=== Given information ===
-- Opening Marker --

Context: an optimization exercise on an open-source flow, tuned for small area, a short achievable clock period and few clock cycles per item. The choices shown serve that exercise and are no tape-out recipe. Function was checked by simulation only, so behaviour that the tests miss may differ from the original.

==> flow/design.v <==
module sbox_top (input wire [7:0] a, output wire [17:0] p);
    wire T1 = a[4] ^ a[7];
    wire T2 = a[2] ^ a[7];
    wire T3 = a[1] ^ a[7];
    wire T4 = a[2] ^ a[4];
    wire T6 = a[1] ^ a[3] ^ a[4] ^ a[7];
    wire T8 = a[0] ^ a[1] ^ a[3] ^ a[4] ^ a[7];
    wire T9 = a[0] ^ a[5] ^ a[6];
    wire T10 = a[1] ^ a[3] ^ a[4] ^ a[5] ^ a[6] ^ a[7];
    wire T13 = a[1] ^ a[2] ^ a[4] ^ a[7];
    wire T14 = a[1] ^ a[2] ^ a[3] ^ a[4] ^ a[6] ^ a[7];
    wire T15 = a[1] ^ a[2] ^ a[3] ^ a[6];
    wire T16 = a[1] ^ a[2] ^ a[3] ^ a[5];
    wire T17 = a[0] ^ a[1] ^ a[2] ^ a[3] ^ a[6];
    wire T19 = a[0] ^ a[4] ^ a[5] ^ a[6];
    wire T20 = a[0] ^ a[5] ^ a[6] ^ a[7];
    wire T22 = a[0] ^ a[1] ^ a[5] ^ a[6];
    wire T23 = a[0] ^ a[1] ^ a[2] ^ a[5] ^ a[6] ^ a[7];
    wire T24 = a[1] ^ a[2] ^ a[3] ^ a[4] ^ a[5] ^ a[6];
    wire T25 = a[1] ^ a[2] ^ a[3] ^ a[5] ^ a[7];
    wire T26 = a[2] ^ a[3] ^ a[5] ^ a[7];
    wire T27 = a[2] ^ a[4] ^ a[5] ^ a[7];
    wire U7 = a[0];
    wire M1 = T13 & T6;
    wire M2 = T23 & T8;
    wire M3 = T14 ^ M1;
    wire M4 = T19 & U7;
    wire M5 = M4 ^ M1;
    wire M6 = T3 & T16;
    wire M7 = T22 & T9;
    wire M8 = T26 ^ M6;
    wire M9 = T20 & T17;
    wire M10 = M9 ^ M6;
    wire M11 = T1 & T15;
    wire M12 = T4 & T27;
    wire M13 = M12 ^ M11;
    wire M14 = T2 & T10;
    wire M15 = M14 ^ M11;
    wire M16 = M3 ^ M2;
    wire M17 = M5 ^ T24;
    wire M18 = M8 ^ M7;
    wire M19 = M10 ^ M15;
    wire M20 = M16 ^ M13;
    wire M21 = M17 ^ M15;
    wire M22 = M18 ^ M13;
    wire M23 = M19 ^ T25;
    wire M24 = M22 ^ M23;
    wire M25 = M22 & M20;
    wire M26 = M21 ^ M25;
    wire M27 = M20 ^ M21;
    wire M28 = M23 ^ M25;
    wire M29 = M28 & M27;
    wire M30 = M26 & M24;
    wire M31 = M20 & M23;
    wire M32 = M27 & M31;
    wire M33 = M27 ^ M25;
    wire M34 = M21 & M22;
    wire M35 = M24 & M34;
    wire M36 = M24 ^ M25;
    wire M37 = M21 ^ M29;
    wire M38 = M32 ^ M33;
    wire M39 = M23 ^ M30;
    wire M40 = M35 ^ M36;
    wire M41 = M38 ^ M40;
    wire M42 = M37 ^ M39;
    wire M43 = M37 ^ M38;
    wire M44 = M39 ^ M40;
    wire M45 = M42 ^ M41;
    wire M46 = M44 & T6;
    wire M47 = M40 & T8;
    wire M48 = M39 & U7;
    wire M49 = M43 & T16;
    wire M50 = M38 & T9;
    wire M51 = M37 & T17;
    wire M52 = M42 & T15;
    wire M53 = M45 & T27;
    wire M54 = M41 & T10;
    wire M55 = M44 & T13;
    wire M56 = M40 & T23;
    wire M57 = M39 & T19;
    wire M58 = M43 & T3;
    wire M59 = M38 & T22;
    wire M60 = M37 & T20;
    wire M61 = M42 & T1;
    wire M62 = M45 & T4;
    wire M63 = M41 & T2;
    assign p = {M63, M62, M61, M60, M59, M58, M57, M56, M55, M54, M53, M52, M51, M50, M49, M48, M47, M46};
endmodule
module sbox_bot (input wire [17:0] p, output wire [7:0] y);
    assign y[0] = ~(p[0] ^ p[2] ^ p[3] ^ p[5] ^ p[12] ^ p[13] ^ p[15] ^ p[16]);
    assign y[1] = ~(p[4] ^ p[5] ^ p[7] ^ p[8] ^ p[12] ^ p[13] ^ p[15] ^ p[16]);
    assign y[2] = p[0] ^ p[2] ^ p[3] ^ p[4] ^ p[7] ^ p[8] ^ p[10] ^ p[11] ^ p[12] ^ p[14] ^ p[15] ^ p[16];
    assign y[3] = p[1] ^ p[2] ^ p[4] ^ p[5] ^ p[9] ^ p[10] ^ p[15] ^ p[16];
    assign y[4] = p[0] ^ p[1] ^ p[3] ^ p[4] ^ p[9] ^ p[10] ^ p[15] ^ p[16];
    assign y[5] = ~(p[0] ^ p[2] ^ p[6] ^ p[8] ^ p[12] ^ p[14] ^ p[15] ^ p[17]);
    assign y[6] = ~(p[0] ^ p[1] ^ p[6] ^ p[7] ^ p[9] ^ p[10] ^ p[15] ^ p[16]);
    assign y[7] = p[3] ^ p[4] ^ p[6] ^ p[7] ^ p[9] ^ p[10] ^ p[15] ^ p[16];
endmodule
module aes_sbox (input wire [7:0] a, output wire [7:0] y);
    wire [17:0] p;
    sbox_top u_t (.a(a), .p(p));
    sbox_bot u_b (.p(p), .y(y));
endmodule
module sbox_dual_top (input wire [7:0] a, input wire [7:0] b, input wire dec, output wire [17:0] p);
    wire T1 = dec ? (b[3] ^ b[4]) : (a[4] ^ a[7]);
    wire T2 = dec ? (~(b[6] ^ b[7])) : (a[2] ^ a[7]);
    wire T3 = dec ? (b[0] ^ b[1] ^ b[3] ^ b[4]) : (a[1] ^ a[7]);
    wire T4 = dec ? (~(b[3] ^ b[4] ^ b[6] ^ b[7])) : (a[2] ^ a[4]);
    wire T6 = dec ? (b[2] ^ b[4] ^ b[5] ^ b[6]) : (a[1] ^ a[3] ^ a[4] ^ a[7]);
    wire T8 = dec ? (~(b[4] ^ b[6] ^ b[7])) : (a[0] ^ a[1] ^ a[3] ^ a[4] ^ a[7]);
    wire T9 = dec ? (~(b[0] ^ b[3] ^ b[4])) : (a[0] ^ a[5] ^ a[6]);
    wire T10 = dec ? (b[0] ^ b[3] ^ b[6] ^ b[7]) : (a[1] ^ a[3] ^ a[4] ^ a[5] ^ a[6] ^ a[7]);
    wire T13 = dec ? (~(b[0] ^ b[1] ^ b[6] ^ b[7])) : (a[1] ^ a[2] ^ a[4] ^ a[7]);
    wire T14 = dec ? (~(b[0] ^ b[1] ^ b[2] ^ b[3] ^ b[6] ^ b[7])) : (a[1] ^ a[2] ^ a[3] ^ a[4] ^ a[6] ^ a[7]);
    wire T15 = dec ? (~(b[0] ^ b[1] ^ b[2] ^ b[4] ^ b[6] ^ b[7])) : (a[1] ^ a[2] ^ a[3] ^ a[6]);
    wire T16 = dec ? (~(b[1] ^ b[3] ^ b[5] ^ b[6])) : (a[1] ^ a[2] ^ a[3] ^ a[5]);
    wire T17 = dec ? (b[0] ^ b[1] ^ b[4] ^ b[5] ^ b[6]) : (a[0] ^ a[1] ^ a[2] ^ a[3] ^ a[6]);
    wire T19 = dec ? (~(b[0] ^ b[1] ^ b[4] ^ b[6])) : (a[0] ^ a[4] ^ a[5] ^ a[6]);
    wire T20 = dec ? (~(b[0] ^ b[1] ^ b[3] ^ b[6])) : (a[0] ^ a[5] ^ a[6] ^ a[7]);
    wire T22 = dec ? (~(b[4] ^ b[6])) : (a[0] ^ a[1] ^ a[5] ^ a[6]);
    wire T23 = dec ? (b[4] ^ b[7]) : (a[0] ^ a[1] ^ a[2] ^ a[5] ^ a[6] ^ a[7]);
    wire T24 = dec ? (~(b[0] ^ b[3])) : (a[1] ^ a[2] ^ a[3] ^ a[4] ^ a[5] ^ a[6]);
    wire T25 = dec ? (~(b[3] ^ b[4] ^ b[5])) : (a[1] ^ a[2] ^ a[3] ^ a[5] ^ a[7]);
    wire T26 = dec ? (~(b[0] ^ b[4] ^ b[5] ^ b[6])) : (a[2] ^ a[3] ^ a[5] ^ a[7]);
    wire T27 = dec ? (~(b[1] ^ b[2] ^ b[3] ^ b[4])) : (a[2] ^ a[4] ^ a[5] ^ a[7]);
    wire U7 = dec ? (~(b[2] ^ b[5] ^ b[7])) : (a[0]);
    wire M1 = T13 & T6;
    wire M2 = T23 & T8;
    wire M3 = T14 ^ M1;
    wire M4 = T19 & U7;
    wire M5 = M4 ^ M1;
    wire M6 = T3 & T16;
    wire M7 = T22 & T9;
    wire M8 = T26 ^ M6;
    wire M9 = T20 & T17;
    wire M10 = M9 ^ M6;
    wire M11 = T1 & T15;
    wire M12 = T4 & T27;
    wire M13 = M12 ^ M11;
    wire M14 = T2 & T10;
    wire M15 = M14 ^ M11;
    wire M16 = M3 ^ M2;
    wire M17 = M5 ^ T24;
    wire M18 = M8 ^ M7;
    wire M19 = M10 ^ M15;
    wire M20 = M16 ^ M13;
    wire M21 = M17 ^ M15;
    wire M22 = M18 ^ M13;
    wire M23 = M19 ^ T25;
    wire M24 = M22 ^ M23;
    wire M25 = M22 & M20;
    wire M26 = M21 ^ M25;
    wire M27 = M20 ^ M21;
    wire M28 = M23 ^ M25;
    wire M29 = M28 & M27;
    wire M30 = M26 & M24;
    wire M31 = M20 & M23;
    wire M32 = M27 & M31;
    wire M33 = M27 ^ M25;
    wire M34 = M21 & M22;
    wire M35 = M24 & M34;
    wire M36 = M24 ^ M25;
    wire M37 = M21 ^ M29;
    wire M38 = M32 ^ M33;
    wire M39 = M23 ^ M30;
    wire M40 = M35 ^ M36;
    wire M41 = M38 ^ M40;
    wire M42 = M37 ^ M39;
    wire M43 = M37 ^ M38;
    wire M44 = M39 ^ M40;
    wire M45 = M42 ^ M41;
    wire M46 = M44 & T6;
    wire M47 = M40 & T8;
    wire M48 = M39 & U7;
    wire M49 = M43 & T16;
    wire M50 = M38 & T9;
    wire M51 = M37 & T17;
    wire M52 = M42 & T15;
    wire M53 = M45 & T27;
    wire M54 = M41 & T10;
    wire M55 = M44 & T13;
    wire M56 = M40 & T23;
    wire M57 = M39 & T19;
    wire M58 = M43 & T3;
    wire M59 = M38 & T22;
    wire M60 = M37 & T20;
    wire M61 = M42 & T1;
    wire M62 = M45 & T4;
    wire M63 = M41 & T2;
    assign p = {M63, M62, M61, M60, M59, M58, M57, M56, M55, M54, M53, M52, M51, M50, M49, M48, M47, M46};
endmodule
module sbox_dual_bot (input wire [17:0] p, input wire dec, output wire [7:0] y);
    assign y[0] = dec ? (p[9] ^ p[11] ^ p[15] ^ p[17]) : (~(p[0] ^ p[2] ^ p[3] ^ p[5] ^ p[12] ^ p[13] ^ p[15] ^ p[16]));
    assign y[1] = dec ? (p[3] ^ p[4] ^ p[6] ^ p[7] ^ p[12] ^ p[13] ^ p[15] ^ p[16]) : (~(p[4] ^ p[5] ^ p[7] ^ p[8] ^ p[12] ^ p[13] ^ p[15] ^ p[16]));
    assign y[2] = dec ? (p[0] ^ p[1] ^ p[4] ^ p[5] ^ p[6] ^ p[8] ^ p[12] ^ p[13] ^ p[15] ^ p[16]) : (p[0] ^ p[2] ^ p[3] ^ p[4] ^ p[7] ^ p[8] ^ p[10] ^ p[11] ^ p[12] ^ p[14] ^ p[15] ^ p[16]);
    assign y[3] = dec ? (p[0] ^ p[2] ^ p[4] ^ p[5] ^ p[6] ^ p[7] ^ p[10] ^ p[11] ^ p[12] ^ p[13] ^ p[15] ^ p[17]) : (p[1] ^ p[2] ^ p[4] ^ p[5] ^ p[9] ^ p[10] ^ p[15] ^ p[16]);
    assign y[4] = dec ? (p[0] ^ p[2] ^ p[6] ^ p[8] ^ p[12] ^ p[13] ^ p[15] ^ p[16]) : (p[0] ^ p[1] ^ p[3] ^ p[4] ^ p[9] ^ p[10] ^ p[15] ^ p[16]);
    assign y[5] = dec ? (p[1] ^ p[2] ^ p[3] ^ p[4] ^ p[6] ^ p[8] ^ p[10] ^ p[11] ^ p[12] ^ p[14] ^ p[15] ^ p[16]) : (~(p[0] ^ p[2] ^ p[6] ^ p[8] ^ p[12] ^ p[14] ^ p[15] ^ p[17]));
    assign y[6] = dec ? (p[1] ^ p[2] ^ p[3] ^ p[4] ^ p[6] ^ p[8] ^ p[9] ^ p[10] ^ p[13] ^ p[14] ^ p[15] ^ p[17]) : (~(p[0] ^ p[1] ^ p[6] ^ p[7] ^ p[9] ^ p[10] ^ p[15] ^ p[16]));
    assign y[7] = dec ? (p[3] ^ p[5] ^ p[6] ^ p[8] ^ p[12] ^ p[13] ^ p[15] ^ p[16]) : (p[3] ^ p[4] ^ p[6] ^ p[7] ^ p[9] ^ p[10] ^ p[15] ^ p[16]);
endmodule
module round_s1 (
    input  wire [127:0] x,
    input  wire         dec,
    output wire [287:0] mid
);
    wire [127:0] sr, isr;
    genvar i;
    generate
        for (i = 0; i < 16; i = i + 1) begin : g_sr
            assign sr[127-8*i -: 8]  = x[127-8*((i%4) + 4*(((i/4) + (i%4)) % 4)) -: 8];
            assign isr[127-8*i -: 8] = x[127-8*((i%4) + 4*(((i/4) + 4 - (i%4)) % 4)) -: 8];
        end
        for (i = 0; i < 16; i = i + 1) begin : g
            sbox_dual_top u (.a(sr[8*i +: 8]), .b(isr[8*i +: 8]), .dec(dec), .p(mid[18*i +: 18]));
        end
    endgenerate
endmodule
module round_s2 (
    input  wire [287:0] mid,
    input  wire         dec,
    input  wire         last,
    input  wire [127:0] k,
    output wire [127:0] y
);
    wire [127:0] ua, mc;
    genvar i;
    generate
        for (i = 0; i < 16; i = i + 1) begin : g_sb
            sbox_dual_bot u (.p(mid[18*i +: 18]), .dec(dec), .y(ua[8*i +: 8]));
        end
        for (i = 0; i < 4; i = i + 1) begin : g_mc
            aes_mixcol_dual u (.a(ua[127-32*i -: 32]), .dec(dec), .y(mc[127-32*i -: 32]));
        end
    endgenerate
    assign y = (last ? ua : mc) ^ k;
endmodule
module aes_xtime (
    input  wire [7:0] a,
    output wire [7:0] y
);
    assign y = {a[6:0], 1'b0} ^ (a[7] ? 8'h1b : 8'h00);
endmodule
module aes_mixcol_dual (
    input  wire [31:0] a,
    input  wire        dec,
    output wire [31:0] y
);
    wire [7:0] a0 = a[31:24];
    wire [7:0] a1 = a[23:16];
    wire [7:0] a2 = a[15:8];
    wire [7:0] a3 = a[7:0];
    wire [7:0] u0, u1, v0, v1;
    aes_xtime x_u0 (.a(a0 ^ a2), .y(u0));
    aes_xtime x_u1 (.a(u0), .y(u1));
    aes_xtime x_v0 (.a(a1 ^ a3), .y(v0));
    aes_xtime x_v1 (.a(v0), .y(v1));
    wire [7:0] p = dec ? u1 : 8'h00;
    wire [7:0] q = dec ? v1 : 8'h00;
    wire [7:0] b0 = a0 ^ p;
    wire [7:0] b1 = a1 ^ q;
    wire [7:0] b2 = a2 ^ p;
    wire [7:0] b3 = a3 ^ q;
    wire [7:0] x0, x1, x2, x3;
    aes_xtime u_x0 (.a(b0), .y(x0));
    aes_xtime u_x1 (.a(b1), .y(x1));
    aes_xtime u_x2 (.a(b2), .y(x2));
    aes_xtime u_x3 (.a(b3), .y(x3));
    assign y[31:24] = x0 ^ x1 ^ b1 ^ b2 ^ b3;
    assign y[23:16] = b0 ^ x1 ^ x2 ^ b2 ^ b3;
    assign y[15:8]  = b0 ^ b1 ^ x2 ^ x3 ^ b3;
    assign y[7:0]   = x0 ^ b0 ^ b1 ^ b2 ^ x3;
endmodule
module aes_mixcol (
    input  wire [31:0] a,
    output wire [31:0] y
);
    wire [7:0] a0 = a[31:24];
    wire [7:0] a1 = a[23:16];
    wire [7:0] a2 = a[15:8];
    wire [7:0] a3 = a[7:0];
    wire [7:0] x0, x1, x2, x3;
    aes_xtime u_x0 (.a(a0), .y(x0));
    aes_xtime u_x1 (.a(a1), .y(x1));
    aes_xtime u_x2 (.a(a2), .y(x2));
    aes_xtime u_x3 (.a(a3), .y(x3));
    assign y[31:24] = x0 ^ x1 ^ a1 ^ a2 ^ a3;
    assign y[23:16] = a0 ^ x1 ^ x2 ^ a2 ^ a3;
    assign y[15:8]  = a0 ^ a1 ^ x2 ^ x3 ^ a3;
    assign y[7:0]   = x0 ^ a0 ^ a1 ^ a2 ^ x3;
endmodule
module eround_s1 (
    input  wire [127:0] x,
    output wire [287:0] mid
);
    genvar i;
    generate
        for (i = 0; i < 16; i = i + 1) begin : g
            sbox_top u (.a(x[8*i +: 8]), .p(mid[18*i +: 18]));
        end
    endgenerate
endmodule
module eround_s2 (
    input  wire [287:0] mid,
    input  wire         last,
    input  wire [127:0] k,
    output wire [127:0] sb,
    output wire [127:0] y
);
    wire [127:0] sr, mc;
    genvar i;
    generate
        for (i = 0; i < 16; i = i + 1) begin : g_sb
            sbox_bot u (.p(mid[18*i +: 18]), .y(sb[8*i +: 8]));
        end
        for (i = 0; i < 16; i = i + 1) begin : g_sr
            assign sr[127-8*i -: 8] = sb[127-8*((i%4) + 4*(((i/4) + (i%4)) % 4)) -: 8];
        end
        for (i = 0; i < 4; i = i + 1) begin : g_mc
            aes_mixcol u (.a(sr[127-32*i -: 32]), .y(mc[127-32*i -: 32]));
        end
    endgenerate
    assign y = (last ? sr : mc) ^ k;
endmodule
module aes_inv_mixcol (
    input  wire [31:0] a,
    output wire [31:0] y
);
    wire [7:0] u0, u1, v0, v1;
    aes_xtime x_u0 (.a(a[31:24] ^ a[15:8]), .y(u0));
    aes_xtime x_u1 (.a(u0), .y(u1));
    aes_xtime x_v0 (.a(a[23:16] ^ a[7:0]), .y(v0));
    aes_xtime x_v1 (.a(v0), .y(v1));
    aes_mixcol u_m (.a(a ^ {u1, v1, u1, v1}), .y(y));
endmodule
module key_step_a (
    input  wire [255:0] k,
    input  wire         inv,
    input  wire         rot,
    output wire [71:0]  p
);
    wire [31:0] w   = inv ? k[159:128] : k[31:0];
    wire [31:0] sin = rot ? {w[23:0], w[31:24]} : w;
    sbox_top u_s0 (.a(sin[31:24]), .p(p[71:54]));
    sbox_top u_s1 (.a(sin[23:16]), .p(p[53:36]));
    sbox_top u_s2 (.a(sin[15:8]),  .p(p[35:18]));
    sbox_top u_s3 (.a(sin[7:0]),   .p(p[17:0]));
endmodule
module key_step_sub (
    input  wire [71:0] p,
    output wire [31:0] s
);
    sbox_bot u_s0 (.p(p[71:54]), .y(s[31:24]));
    sbox_bot u_s1 (.p(p[53:36]), .y(s[23:16]));
    sbox_bot u_s2 (.p(p[35:18]), .y(s[15:8]));
    sbox_bot u_s3 (.p(p[17:0]),  .y(s[7:0]));
endmodule
module key_step_next (
    input  wire [255:0] k,
    input  wire [31:0]  s,
    input  wire         inv,
    input  wire [7:0]   rcon,
    output wire [255:0] kn
);
    wire [31:0] w0 = k[255:224];
    wire [31:0] w1 = k[223:192];
    wire [31:0] w2 = k[191:160];
    wire [31:0] w3 = k[159:128];
    wire [31:0] w4 = k[127:96];
    wire [31:0] w5 = k[95:64];
    wire [31:0] w6 = k[63:32];
    wire [31:0] w7 = k[31:0];
    wire [31:0] t  = s ^ {rcon, 24'h0};
    wire [31:0] c1 = w0 ^ w1;
    wire [31:0] c2 = c1 ^ w2;
    wire [31:0] c3 = c2 ^ w3;
    wire [31:0] n0 = w0 ^ t;
    wire [31:0] n1 = c1 ^ t;
    wire [31:0] n2 = c2 ^ t;
    wire [31:0] n3 = c3 ^ t;
    wire [31:0] p0 = w4 ^ t;
    wire [31:0] p1 = w5 ^ w4;
    wire [31:0] p2 = w6 ^ w5;
    wire [31:0] p3 = w7 ^ w6;
    assign kn = inv ? {p0, p1, p2, p3, k[255:128]} : {k[127:0], n0, n1, n2, n3};
endmodule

-- Closing Marker --

=== Your task ===
When you find a line in the records that contains the word "rcon", copy it.

=== Solution to the problem ===
    input  wire [7:0]   rcon,
    wire [31:0] t  = s ^ {rcon, 24'h0};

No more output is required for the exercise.